Segment Start: TASK INPUTS

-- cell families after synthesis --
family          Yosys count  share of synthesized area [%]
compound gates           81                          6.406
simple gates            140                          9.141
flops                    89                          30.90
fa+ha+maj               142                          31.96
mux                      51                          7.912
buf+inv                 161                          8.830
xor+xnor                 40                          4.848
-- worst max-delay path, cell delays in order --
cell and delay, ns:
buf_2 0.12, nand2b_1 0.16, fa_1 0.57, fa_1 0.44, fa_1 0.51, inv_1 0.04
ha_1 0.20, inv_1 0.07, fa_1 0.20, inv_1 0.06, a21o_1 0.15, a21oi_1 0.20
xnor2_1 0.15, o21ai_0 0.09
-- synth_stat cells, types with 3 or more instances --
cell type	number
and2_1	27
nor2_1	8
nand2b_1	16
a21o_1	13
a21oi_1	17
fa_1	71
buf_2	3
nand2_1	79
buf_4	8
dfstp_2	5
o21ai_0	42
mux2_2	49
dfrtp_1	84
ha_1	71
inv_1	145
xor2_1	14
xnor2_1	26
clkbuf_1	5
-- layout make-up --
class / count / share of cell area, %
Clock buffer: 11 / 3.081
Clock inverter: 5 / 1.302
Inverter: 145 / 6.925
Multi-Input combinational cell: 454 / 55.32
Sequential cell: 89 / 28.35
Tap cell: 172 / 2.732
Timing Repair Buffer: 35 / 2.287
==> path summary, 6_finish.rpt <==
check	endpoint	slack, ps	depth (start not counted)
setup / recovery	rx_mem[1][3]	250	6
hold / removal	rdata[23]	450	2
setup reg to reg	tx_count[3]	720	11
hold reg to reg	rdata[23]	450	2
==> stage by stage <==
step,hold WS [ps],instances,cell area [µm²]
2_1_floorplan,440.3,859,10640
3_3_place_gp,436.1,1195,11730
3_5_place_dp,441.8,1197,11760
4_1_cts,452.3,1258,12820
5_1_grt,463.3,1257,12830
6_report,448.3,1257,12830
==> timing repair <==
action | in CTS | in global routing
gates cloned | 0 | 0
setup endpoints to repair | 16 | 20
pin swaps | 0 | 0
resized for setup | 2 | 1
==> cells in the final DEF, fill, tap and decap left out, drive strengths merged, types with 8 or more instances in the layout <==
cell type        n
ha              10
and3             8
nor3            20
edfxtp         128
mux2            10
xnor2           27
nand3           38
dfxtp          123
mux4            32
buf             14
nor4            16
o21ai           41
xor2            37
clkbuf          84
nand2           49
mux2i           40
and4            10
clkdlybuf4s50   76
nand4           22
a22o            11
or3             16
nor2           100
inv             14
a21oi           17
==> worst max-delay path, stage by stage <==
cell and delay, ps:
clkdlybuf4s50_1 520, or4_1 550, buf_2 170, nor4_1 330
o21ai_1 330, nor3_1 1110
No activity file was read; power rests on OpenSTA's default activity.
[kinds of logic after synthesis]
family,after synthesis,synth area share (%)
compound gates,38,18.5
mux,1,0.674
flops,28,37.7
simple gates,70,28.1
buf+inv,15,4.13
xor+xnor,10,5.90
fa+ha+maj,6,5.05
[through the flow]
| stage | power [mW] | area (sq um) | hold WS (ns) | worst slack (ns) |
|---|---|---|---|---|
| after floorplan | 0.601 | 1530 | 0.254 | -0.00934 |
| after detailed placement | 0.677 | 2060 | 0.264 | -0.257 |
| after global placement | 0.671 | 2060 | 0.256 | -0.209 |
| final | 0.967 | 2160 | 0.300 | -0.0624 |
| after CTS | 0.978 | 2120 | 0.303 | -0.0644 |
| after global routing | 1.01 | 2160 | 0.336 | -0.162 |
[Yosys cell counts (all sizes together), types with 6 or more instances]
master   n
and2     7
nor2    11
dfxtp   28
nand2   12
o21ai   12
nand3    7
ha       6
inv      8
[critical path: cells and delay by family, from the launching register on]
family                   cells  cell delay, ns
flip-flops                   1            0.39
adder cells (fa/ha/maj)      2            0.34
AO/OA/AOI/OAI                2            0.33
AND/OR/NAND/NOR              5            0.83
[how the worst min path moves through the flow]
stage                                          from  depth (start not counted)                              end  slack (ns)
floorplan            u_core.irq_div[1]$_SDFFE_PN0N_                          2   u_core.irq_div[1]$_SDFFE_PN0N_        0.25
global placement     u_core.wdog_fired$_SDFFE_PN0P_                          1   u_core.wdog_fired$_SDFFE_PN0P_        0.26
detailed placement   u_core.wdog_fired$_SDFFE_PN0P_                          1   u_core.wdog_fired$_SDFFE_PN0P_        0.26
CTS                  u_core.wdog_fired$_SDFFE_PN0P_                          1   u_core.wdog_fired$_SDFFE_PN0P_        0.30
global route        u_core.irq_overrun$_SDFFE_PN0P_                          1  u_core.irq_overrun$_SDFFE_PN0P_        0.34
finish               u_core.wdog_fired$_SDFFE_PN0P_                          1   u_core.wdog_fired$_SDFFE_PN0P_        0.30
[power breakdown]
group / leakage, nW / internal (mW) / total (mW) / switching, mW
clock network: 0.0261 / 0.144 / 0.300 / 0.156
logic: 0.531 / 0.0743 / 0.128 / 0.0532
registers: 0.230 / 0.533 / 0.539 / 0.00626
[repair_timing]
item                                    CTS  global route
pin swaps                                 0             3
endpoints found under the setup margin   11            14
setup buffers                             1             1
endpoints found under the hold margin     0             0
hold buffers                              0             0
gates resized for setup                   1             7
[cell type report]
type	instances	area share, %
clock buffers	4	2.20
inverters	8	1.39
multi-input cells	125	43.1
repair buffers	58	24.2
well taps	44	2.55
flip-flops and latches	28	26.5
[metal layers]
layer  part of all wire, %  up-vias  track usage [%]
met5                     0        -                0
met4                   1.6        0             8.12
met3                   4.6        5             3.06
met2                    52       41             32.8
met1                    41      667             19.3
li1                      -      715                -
--- src/rtl/serial2par_align_2lane.sv ---
// Two-lane serial-to-parallel receiver: each lane finds byte alignment on the COM
// symbol, locks after COM_LOCK aligned COMs, then emits one byte per 8 bits with a valid strobe.
module serial2par_align_2lane #(
  parameter logic [7:0]  COM      = 8'hBC,
  parameter int unsigned COM_LOCK = 4
) (
  input  logic       clk,
  input  logic       reset,
  input  logic [1:0] ser_in,
  output logic [7:0] data_out0,
  output logic [7:0] data_out1,
  output logic [1:0] valid_out,
  output logic [1:0] active
);

  typedef enum logic [1:0] {
    UNLOCKED = 2'd0,
    ALIGNING = 2'd1,
    LOCKED   = 2'd2
  } lane_state_t;

  localparam logic [3:0] LOCK_CNT = 4'(COM_LOCK);

  lane_state_t state     [2];
  lane_state_t state_nxt [2];
  logic [6:0]  shreg     [2];
  logic [7:0]  win       [2];
  logic [2:0]  bit_cnt     [2];
  logic [2:0]  bit_cnt_nxt [2];
  logic [3:0]  com_cnt     [2];
  logic [3:0]  com_cnt_nxt [2];
  logic [7:0]  data_q    [2];
  logic [7:0]  data_nxt  [2];
  logic [1:0]  valid_q;
  logic [1:0]  valid_nxt;
  logic [1:0]  active_q;

  // Only the low 7 window bits are ever reused, so the shift register keeps just those.
  always_comb begin
    valid_nxt = '0;
    for (int unsigned n = 0; n < 2; n++) begin
      win[n]         = {shreg[n], ser_in[n]};
      state_nxt[n]   = state[n];
      bit_cnt_nxt[n] = bit_cnt[n];
      com_cnt_nxt[n] = com_cnt[n];
      data_nxt[n]    = data_q[n];
      case (state[n])
        UNLOCKED: begin
          if (win[n] == COM) begin
            bit_cnt_nxt[n] = '0;
            com_cnt_nxt[n] = 4'd1;
            state_nxt[n]   = (LOCK_CNT == 4'd1) ? LOCKED : ALIGNING;
          end
        end
        ALIGNING: begin
          bit_cnt_nxt[n] = bit_cnt[n] + 3'd1;
          if (bit_cnt[n] == 3'd7) begin
            if (win[n] == COM) begin
              com_cnt_nxt[n] = com_cnt[n] + 4'd1;
              if (com_cnt[n] + 4'd1 == LOCK_CNT)
                state_nxt[n] = LOCKED;
            end else begin
              com_cnt_nxt[n] = '0;
              state_nxt[n]   = UNLOCKED;
            end
          end
        end
        LOCKED: begin
          bit_cnt_nxt[n] = bit_cnt[n] + 3'd1;
          if (bit_cnt[n] == 3'd7) begin
            data_nxt[n]  = win[n];
            valid_nxt[n] = (win[n] != COM);
          end
        end
        default: state_nxt[n] = UNLOCKED;
      endcase
    end
  end

  always_ff @(posedge clk) begin
    if (reset) begin
      for (int unsigned n = 0; n < 2; n++) begin
        state[n]   <= UNLOCKED;
        shreg[n]   <= '0;
        bit_cnt[n] <= '0;
        com_cnt[n] <= '0;
        data_q[n]  <= '0;
      end
      valid_q  <= '0;
      active_q <= '0;
    end else begin
      for (int unsigned n = 0; n < 2; n++) begin
        state[n]    <= state_nxt[n];
        shreg[n]    <= win[n][6:0];
        bit_cnt[n]  <= bit_cnt_nxt[n];
        com_cnt[n]  <= com_cnt_nxt[n];
        data_q[n]   <= data_nxt[n];
        active_q[n] <= (state_nxt[n] == LOCKED);
      end
      valid_q <= valid_nxt;
    end
  end

  assign data_out0 = data_q[0];
  assign data_out1 = data_q[1];
  assign valid_out = valid_q;
  assign active    = active_q;

endmodule

--- config.mk ---
export PLATFORM = sky130hd
export DESIGN_NAME = serial2par_align_2lane
export DESIGN_NICKNAME = d
export VERILOG_FILES = /design/src/rtl/serial2par_align_2lane.sv
export SDC_FILE = /design/constraint.sdc
export NUM_CORES = 1
export LEC_CHECK = 0
export ABC_AREA = 1
export CAP_MARGIN = 25
export CORE_MARGIN = 3
export CORE_UTILIZATION = 45
export CTS_CLUSTER_DIAMETER = 60
export DETAILED_ROUTE_END_ITERATION = 7
export GPL_TIMING_DRIVEN = 0
export PLACE_DENSITY = 0.66
export SLEW_MARGIN = 20
export SYNTH_ARGS = -nofsm -noshare
export SYNTH_HDL_FRONTEND = slang
export SYNTH_SLANG_ARGS = --single-unit
--- constraint.sdc ---
create_clock -name clk -period 3.2 [get_ports clk]
set_input_delay 0.64 -clock clk [delete_from_list [all_inputs] [get_ports clk]]
set_output_delay 0.64 -clock clk [all_outputs]
set_load 0.01 [all_outputs]
## After elaboration in Yosys (flattened, before gate mapping)

Memories as Yosys holds them, arrays and structs flattened.
Index checks and enable logic that the tools add are counted.

| cells by class | value |
|---|---|
| bitwise gates (word level) | 14 |
| add/subtract/negate cells | 4 |
| equal/unequal tests | 14 |
| mux-type cells | 39 |
| reductions and logical operators | 6 |

Operators with widths:

| operator | number |
|---|---|
| two-way mux 8 bit | 6 |
| two-way mux 4 bit | 8 |
| two-way mux 2 bit | 10 |
| equality test 8 bit (second input constant) | 2 |
| inequality test 8 bit (second input constant) | 2 |
| one-hot mux 4 bit (2 select lines) | 2 |
| two-way mux 7 bit | 2 |
| two-way mux 3 bit | 4 |
| one-hot mux 2 bit (3 select lines) | 2 |
| one-hot mux 3 bit (2 select lines) | 2 |
| OR 1 bit | 10 |
| adder 4 x 1 -> 4 bit (second input constant) | 2 |
| equality test 2 bit (second input constant) | 4 |
| equality test 4 x 3 -> 1 bit (second input constant) | 2 |
| adder 3 x 1 -> 3 bit (second input constant) | 2 |
| equality test 3 bit (second input constant) | 2 |
| OR reduction 3 bit | 2 |
| equality test 2 x 1 -> 1 bit (second input constant) | 2 |
| zero test 2 bit | 2 |
| inverter 1 bit | 4 |
| OR reduction 2 bit | 2 |
| two-way mux 1 bit | 3 |

| storage, ports and cells | value |
|---|---|
| logic and storage cells | 85 |
| memories | 5 |
| bits in registers | 4 |
| bits in writable memories | 48 |
| output and inout bits | 20 |
| input port bits | 4 |

Memory list:

| memory | depth | bits a word | read ports | clocked after memory_dff | write ports | line | text |
|---|---|---|---|---|---|---|---|
| data_q | 2 | 8 | 2 | 0 | 2 | 32 | `logic [7:0] data_q [2];` |
| shreg | 2 | 7 | 2 | 0 | 2 | 26 | `logic [6:0] shreg [2];` |
| com_cnt | 2 | 4 | 2 | 0 | 2 | 30 | `logic [3:0] com_cnt [2];` |
| bit_cnt | 2 | 3 | 2 | 0 | 2 | 28 | `logic [2:0] bit_cnt [2];` |
| state | 2 | 2 | 2 | 0 | 2 | 24 | `lane_state_t state [2];` |

## Logic depth before layout (Yosys ltp)

| logic depth | value |
|---|---|
| depth in word-level cells | 7 |
| depth in mapped cells | 11 |
| mapped depth without buffers | 11 |

## Least setup slack after synthesis

OpenSTA, ideal clock, no wires.

| timing path | value |
|---|---|
| path type | input -> register |
| from | in ser_in[1] |
| to | mem com_cnt[1][2] (netlist: com_cnt[0][6]) |
| data required time | 3.072 ns |
| arrival time | 1.309 ns |
| setup time | 0.128 ns |
| path buffers | 0 |
| slack | 1.764 ns |
| cell stages on the path | 10 |
| path through | inv_2 nand2_1 nor2_2 nand2_2 inv_2 nor2_2 nor2_2 nand2_1 nand2_1 nor2_1 |

RTL lines:

| item | line | text |
|---|---|---|
| start: declaration | 9 | `input logic [1:0] ser_in,` |
| end: declaration | 30 |  |

==> results.sh <==
export IMPL_drtIter0Drc=82
export IMPL_cpPeakStageDelay_ps=550
export IMPL_antennaDiodeCount=0
export IMPL_cts_sinks=52
export IMPL_dpl_cell_count=407
export IMPL_syn_area_per_cell_um2=7.29
export IMPL_antenna_found_initial=0
export IMPL_place_area_um2=2630
export IMPL_dieWidth_um=77.7
export IMPL_h_tree_depth=2
export IMPL_dr_pass1_iters=4
export IMPL_setup_viol=0
export IMPL_synth_area_leader_cell="dfxtp_1"
export IMPL_clockBufferDepth=2
export IMPL_tns_ps=0
export IMPL_io_buffers=23
export IMPL_pin_count=24
export IMPL_area_growth_pct=19.2
export IMPL_internal_power_mw=1.02
export IMPL_comb_power_share=0.088
export IMPL_via_per_inst=4.71
export IMPL_nNetsFinal=367
export IMPL_gp_congestion=0.766
export IMPL_synth_top_cell_area_share=0.450
export IMPL_swShare=0.224
export IMPL_grt_ovfl_total=0
export IMPL_ctsResizeCount=0
export IMPL_core_region_area_um2=4850
export IMPL_p_leak_nw=1.25
export IMPL_whs_endpoint="shreg[0][1]"
export IMPL_first_global_vias=1820
export IMPL_synth_seq_cells=52
export IMPL_drive_gt1_frac=0.0893
export IMPL_wl_um=4420
export IMPL_status="completed"
export IMPL_synth_area_um2=2310
export IMPL_final_area_um2=2750
export IMPL_rr_worst_depth=8
export IMPL_min_period_over_period=0.574
export IMPL_cts_hold_buf=0
export IMPL_cts_tree="yes"
export IMPL_criticalPathCategory="register to output port"
export IMPL_rsz0062_at_grt="false"
export IMPL_route_vias_total=1952
export IMPL_p_switching_uw=295
export IMPL_initial_core_util=0.477
export IMPL_die_height_um=77.7
export IMPL_p_per_area_nw_per_um2=478
export IMPL_peakVddDrop_mv=0.270
export IMPL_root_buffer="clkbuf_8"
export IMPL_critPathTopFamily="buffers and inverters"
export IMPL_grt_pass1_wl_um=7940
export IMPL_grt_total_usage=0.162
export IMPL_seq_area_frac_synth=0.450
export IMPL_synth_nets=337
export IMPL_required_ps=2560
export IMPL_cp_slowest_cell="clkdlybuf4s50_1"
export IMPL_syn_inst=317
export IMPL_row_count=25
export IMPL_max_freq_mhz=545
export IMPL_r2r_slack_ps=1600
export IMPL_drv_cap=0
export IMPL_wl_per_cell_um=10.7
export IMPL_drv_slew=0
export IMPL_register_area_um2=1040
export IMPL_holdPathStages=2
export IMPL_clk_latency_ps=300
export IMPL_start_kind="register"
export IMPL_fin_cells=414
export IMPL_total_power_mw=1.32
export IMPL_grt_max_degree=16
export IMPL_finClkSkew_ps=8.53
export IMPL_drcViolationCount=0
export IMPL_clk_pin_slew_ps=90
export IMPL_p_seq_frac=0.521
export IMPL_slew_headroom=0.620
export IMPL_holdCritPathClass="register to register"
export IMPL_crit_chain="clkdlybuf4s50_1"
export IMPL_post_place_ws_ps=1100
export IMPL_p_clk_frac=0.392
export IMPL_ant_nets=0
export IMPL_worst_path_buf_inv=1
export IMPL_die_area_um2=6030
export IMPL_hpwl_um=3260
export IMPL_r2r_start="bit_cnt[0][3]"
export IMPL_r2r_end="com_cnt[0][7]"
export IMPL_fillers=476
export IMPL_worstHoldStart="shreg[0][0]"
export IMPL_setup_slack_ps=1360
export IMPL_end_kind="output port"
export IMPL_fin_crit_ps=1840
export IMPL_arrival_ps=1200
export IMPL_worstMarginPinSlew_ps=570
export IMPL_synthTopCellsByArea="dfxtp_1 45%, nand2_1 12%, ha_1 8.7%"
export IMPL_cts_buffers=5
export IMPL_path_max_fanout=2
export IMPL_multi_input_area_um2=1060
export IMPL_synth_distinct_cells=22
export IMPL_yosys_warnings=0
export IMPL_post_cts_setup_buffer_count=0
export IMPL_hold_violations=0
## power by group through the flow
| stage | logic, mW | clock network [mW] | registers (mW) |
|---|---|---|---|
| after floorplan | 0.0866 | 0 | 0.698 |
| after global placement | 0.113 | 0 | 0.700 |
| after global routing | 0.134 | 0.554 | 0.690 |
| after detailed placement | 0.116 | 0 | 0.701 |
| final | 0.115 | 0.516 | 0.686 |
| after CTS | 0.117 | 0.529 | 0.686 |
## flip-flops by register name (all words and copies together) (netlist names)
| name | flops |
|---|---|
| com_cnt | 8 |
| data_q | 16 |
| state | 4 |
| bit_cnt | 6 |
| shreg | 14 |
| active | 2 |
| valid_out | 2 |
## metal layers
| metal | wire length, µm | track usage |
|---|---|---|
| met1 | 2310 | 0.220 |
| met2 | 1900 | 0.252 |
| met3 | 149 | 0.0348 |
| met4 | 63 | 0.0587 |
| met5 | 0 | 0 |
## area by class of cell
class | count | area share
clock buffers | 5 | 0.0250
clock inverters | 2 | 0.0218
multi-input cells | 211 | 0.386
flip-flops and latches | 52 | 0.378
repair buffers | 23 | 0.0836
plain buffers | 7 | 0.0109
well taps | 67 | 0.0304
inverters | 47 | 0.0641
## cells in the mapped netlist
| master | number |
|---|---|
| nand2_1 | 72 |
| dfxtp_1 | 52 |
| nor2_1 | 46 |
| inv_1 | 39 |
| a21oi_1 | 25 |
| o21ai_0 | 17 |
| ha_1 | 16 |
| nand3_1 | 11 |
| inv_2 | 8 |
| nor2_2 | 6 |
| nor3_1 | 5 |
| nand2_2 | 4 |
| buf_2 | 3 |
| nand4_1 | 3 |
| buf_1 | 2 |
| clkbuf_1 | 2 |
| a31oi_1 | 1 |
| nor2_4 | 1 |
| o21ai_1 | 1 |
| o21ai_2 | 1 |
| o21bai_2 | 1 |
| or2_1 | 1 |
## per-stage QoR
step,utilization,hold WS [ps]
2_1_floorplan,-,414
3_3_place_gp,0.541,427
3_5_place_dp,0.541,433
4_1_cts,0.568,444
5_1_grt,0.568,448
6_report,0.568,440
## kinds of logic (layout without fill, tap and decap cells)
family | after synthesis | in the layout | share of synthesized area
flops | 52 | 52 | 0.450
buf+inv | 54 | 84 | 0.0893
compound gates | 46 | 46 | 0.104
simple gates | 149 | 149 | 0.269
fa+ha+maj | 16 | 16 | 0.0866
## cells in the final DEF (no fill, tap or decap), types with 3 or more instances in the layout
cell type / Yosys / layout
dfxtp_1: 52 / 52
nand3_1: 11 / 11
ha_1: 16 / 16
nor2_1: 46 / 46
inv_1: 39 / 39
buf_2: 3 / 3
nand2_1: 72 / 72
nor3_1: 5 / 5
inv_2: 8 / 8
a21oi_1: 25 / 25
o21ai_0: 17 / 17
nand4_1: 3 / 3
nor2_2: 6 / 6
clkdlybuf4s50_1: 0 / 23
nand2_2: 4 / 4
clkbuf_8: 0 / 5
## worst max-delay path by stage
stage	depth (start not counted)	slack, ps	start	endpoint
2_1_floorplan	10	1760	ser_in[1]	com_cnt[0][6]
3_3_place_gp	4	1110	reset	state[0][0]
3_5_place_dp	11	1100	ser_in[1]	com_cnt[0][6]
4_1_cts	1	1350	data_q[0][7]	data_out0[7]
5_1_grt	11	1260	ser_in[1]	com_cnt[0][7]
6_report	1	1360	data_q[0][5]	data_out0[5]
(Power assumes the default switching activity.)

Segment End: TASK INPUTS

WORK INSTRUCTION: Exactly as they appear, copy the lines of the listing above from the first through the one that contains "path summary, 6_finish.rpt", and nothing more.

PROBLEM SOLUTION:
-- cell families after synthesis --
family          Yosys count  share of synthesized area [%]
compound gates           81                          6.406
simple gates            140                          9.141
flops                    89                          30.90
fa+ha+maj               142                          31.96
mux                      51                          7.912
buf+inv                 161                          8.830
xor+xnor                 40                          4.848
-- worst max-delay path, cell delays in order --
cell and delay, ns:
buf_2 0.12, nand2b_1 0.16, fa_1 0.57, fa_1 0.44, fa_1 0.51, inv_1 0.04
ha_1 0.20, inv_1 0.07, fa_1 0.20, inv_1 0.06, a21o_1 0.15, a21oi_1 0.20
xnor2_1 0.15, o21ai_0 0.09
-- synth_stat cells, types with 3 or more instances --
cell type	number
and2_1	27
nor2_1	8
nand2b_1	16
a21o_1	13
a21oi_1	17
fa_1	71
buf_2	3
nand2_1	79
buf_4	8
dfstp_2	5
o21ai_0	42
mux2_2	49
dfrtp_1	84
ha_1	71
inv_1	145
xor2_1	14
xnor2_1	26
clkbuf_1	5
-- layout make-up --
class / count / share of cell area, %
Clock buffer: 11 / 3.081
Clock inverter: 5 / 1.302
Inverter: 145 / 6.925
Multi-Input combinational cell: 454 / 55.32
Sequential cell: 89 / 28.35
Tap cell: 172 / 2.732
Timing Repair Buffer: 35 / 2.287
==> path summary, 6_finish.rpt <==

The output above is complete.